Bu tablo, sanayi sektöründe istihdamın azaldığını, inşaat ve ticaret-hizmet sektörlerinde ise işgücüne talebin arttığını gösteriyor. Sanayi sektöründeki istihdam azalması, üretim süreçlerinde otomasyon, maliyet baskıları veya talep daralması gibi faktörlerden kaynaklanabilir. Öte yandan, inşaat ve ticaret-hizmet sektörlerindeki büyüme, ekonomideki canlılığın ve hizmet talebinin artmaya devam ettiğinin bir göstergesi.
Çeyreklik bazda ise toplam istihdamda %0,2 oranında hafif bir düşüş var. Sanayi ve inşaat sektörleri bu dönemde daralırken, ticaret-hizmet sektöründe küçük de olsa bir istihdam artışı yaşanmış.

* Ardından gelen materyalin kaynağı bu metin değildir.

File: src/rtl/delta_integrator_pkg.sv
// Shared definitions for the delta-coded sample path: state encoding and
// default sample/delta widths used by both the subtractor and integrator sides.
package delta_integrator_pkg;

  localparam int DEF_OWIDTH = 21;
  localparam int DEF_DWIDTH = 22;

  typedef enum logic {
    IDLE = 1'b0,
    RUN  = 1'b1
  } state_t;

endpackage

File: src/rtl/delta_range_fix.sv
// Folds a DWIDTH+1-bit signed sum into an unsigned OWIDTH sample and flags
// out-of-range sums. Define DELTA_INTEGRATOR_SAT_EN to clamp instead of wrap.
module delta_range_fix
  import delta_integrator_pkg::*;
#(
  parameter int OWIDTH = DEF_OWIDTH,
  parameter int DWIDTH = DEF_DWIDTH
) (
  input  logic [DWIDTH:0]   i_sum,
  output logic [OWIDTH-1:0] o_data,
  output logic              o_ovf
);

  logic w_neg;
  logic w_high;

  // The sum is signed: MSB set means below zero, any other bit above OWIDTH
  // means the value exceeds the largest unsigned sample.
  assign w_neg  = i_sum[DWIDTH];
  assign w_high = |i_sum[DWIDTH-1:OWIDTH];
  assign o_ovf  = w_neg | w_high;

`ifdef DELTA_INTEGRATOR_SAT_EN
  always_comb begin
    o_data = i_sum[OWIDTH-1:0];
    if (w_neg) begin
      o_data = '0;
    end else if (w_high) begin
      o_data = '1;
    end
  end
`else
  assign o_data = i_sum[OWIDTH-1:0];
`endif

endmodule

File: src/rtl/delta_integrator.sv
// Streaming delta decoder: frame base followed by signed deltas, rebuilt into
// absolute samples behind a registered valid/ready stage. Range mode: DELTA_INTEGRATOR_SAT_EN.
module delta_integrator
  import delta_integrator_pkg::*;
#(
  parameter int OWIDTH    = DEF_OWIDTH,
  parameter int DWIDTH    = DEF_DWIDTH,
  parameter int FRAME_LEN = 16
) (
  input  logic              clk,
  input  logic              rst,
  input  logic              in_valid,
  output logic              in_ready,
  input  logic              in_sof,
  input  logic [DWIDTH-1:0] in_data,
  output logic              out_valid,
  input  logic              out_ready,
  output logic [OWIDTH-1:0] out_data,
  output logic              out_sof,
  output logic              err_nosof,
  output logic              err_short,
  output logic              ovf,
  output state_t            dbg_state
);

  localparam int CNT_W = (FRAME_LEN > 2) ? $clog2(FRAME_LEN) : 1;

  // Valid/ready: a word moves on any cycle where valid && ready are both high;
  // the input side is ready whenever the output register is empty or draining.
  state_t             r_state;
  logic [CNT_W-1:0]   r_cnt;
  logic [OWIDTH-1:0]  r_acc;
  logic               r_out_valid;
  logic [OWIDTH-1:0]  r_out_data;
  logic               r_out_sof;
  logic               r_err_nosof;
  logic               r_err_short;
  logic               r_ovf;

  logic               w_in_ready;
  logic               w_accept;
  logic [DWIDTH:0]    w_sum;
  logic [OWIDTH-1:0]  w_fix_data;
  logic               w_fix_ovf;

  assign w_in_ready = !r_out_valid || out_ready;
  assign w_accept   = in_valid && w_in_ready;
  assign w_sum      = {{(DWIDTH + 1 - OWIDTH){1'b0}}, r_acc} + {in_data[DWIDTH-1], in_data};

  delta_range_fix #(
    .OWIDTH(OWIDTH),
    .DWIDTH(DWIDTH)
  ) u_range_fix (
    .i_sum (w_sum),
    .o_data(w_fix_data),
    .o_ovf (w_fix_ovf)
  );

  always_ff @(posedge clk or posedge rst) begin
    if (rst) begin
      r_state     <= IDLE;
      r_cnt       <= '0;
      r_acc       <= '0;
      r_out_valid <= 1'b0;
      r_out_data  <= '0;
      r_out_sof   <= 1'b0;
      r_err_nosof <= 1'b0;
      r_err_short <= 1'b0;
      r_ovf       <= 1'b0;
    end else begin
      r_err_nosof <= 1'b0;
      r_err_short <= 1'b0;
      r_ovf       <= 1'b0;
      if (r_out_valid && out_ready) begin
        r_out_valid <= 1'b0;
      end
      if (w_accept) begin
        if (in_sof) begin
          // A base always (re)starts a frame; inside RUN it also cuts the old one short.
          r_err_short <= (r_state == RUN);
          r_acc       <= in_data[OWIDTH-1:0];
          r_out_data  <= in_data[OWIDTH-1:0];
          r_out_sof   <= 1'b1;
          r_out_valid <= 1'b1;
          r_cnt       <= CNT_W'(1);
          r_state     <= RUN;
        end else if (r_state == IDLE) begin
          r_err_nosof <= 1'b1;
        end else begin
          r_acc       <= w_fix_data;
          r_out_data  <= w_fix_data;
          r_out_sof   <= 1'b0;
          r_out_valid <= 1'b1;
          r_ovf       <= w_fix_ovf;
          if (r_cnt == CNT_W'(FRAME_LEN - 1)) begin
            r_cnt   <= '0;
            r_state <= IDLE;
          end else begin
            r_cnt <= r_cnt + 1'b1;
          end
        end
      end
    end
  end

  assign in_ready  = w_in_ready;
  assign out_valid = r_out_valid;
  assign out_data  = r_out_data;
  assign out_sof   = r_out_sof;
  assign err_nosof = r_err_nosof;
  assign err_short = r_err_short;
  assign ovf       = r_ovf;
  assign dbg_state = r_state;

endmodule

File: config.mk
export PLATFORM = sky130hd
export DESIGN_NAME = delta_integrator
export DESIGN_NICKNAME = d
export VERILOG_FILES = /design/src/rtl/delta_integrator_pkg.sv /design/src/rtl/delta_range_fix.sv /design/src/rtl/delta_integrator.sv
export SDC_FILE = /design/constraint.sdc
export NUM_CORES = 1
export LEC_CHECK = 0
export ABC_CLOCK_PERIOD_IN_PS = 5900
export CAP_MARGIN = 15
export CORE_UTILIZATION = 30
export DETAILED_ROUTE_END_ITERATION = 10
export PLACE_DENSITY_LB_ADDON = 0.2
export SLEW_MARGIN = 20
export SYNTH_ARGS = -nofsm -noshare
export SYNTH_HDL_FRONTEND = slang
export SYNTH_HIERARCHICAL = 1
export SYNTH_SLANG_ARGS = --single-unit
File: constraint.sdc
create_clock -name clk -period 5.9 [get_ports clk]
set_input_delay 0.885 -clock clk [delete_from_list [all_inputs] [get_ports clk]]
set_output_delay 0.885 -clock clk [all_outputs]
set_load 0.1 [all_outputs]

Çalışılan Saatlerdeki Gelişmeler
Çalışılan saat endeksi, yıllık bazda %2,4 artış göstermiş. Sektörel olarak sanayi sektöründe saatler %0,6 azalırken, inşaat sektörü %2,1, ticaret ve hizmet sektörleri ise %4,2 oranında daha fazla saat çalışılmış. Bu, özellikle ticaret-hizmet sektöründe çalışanların ortalama çalışma sürelerinin uzadığı anlamına geliyor.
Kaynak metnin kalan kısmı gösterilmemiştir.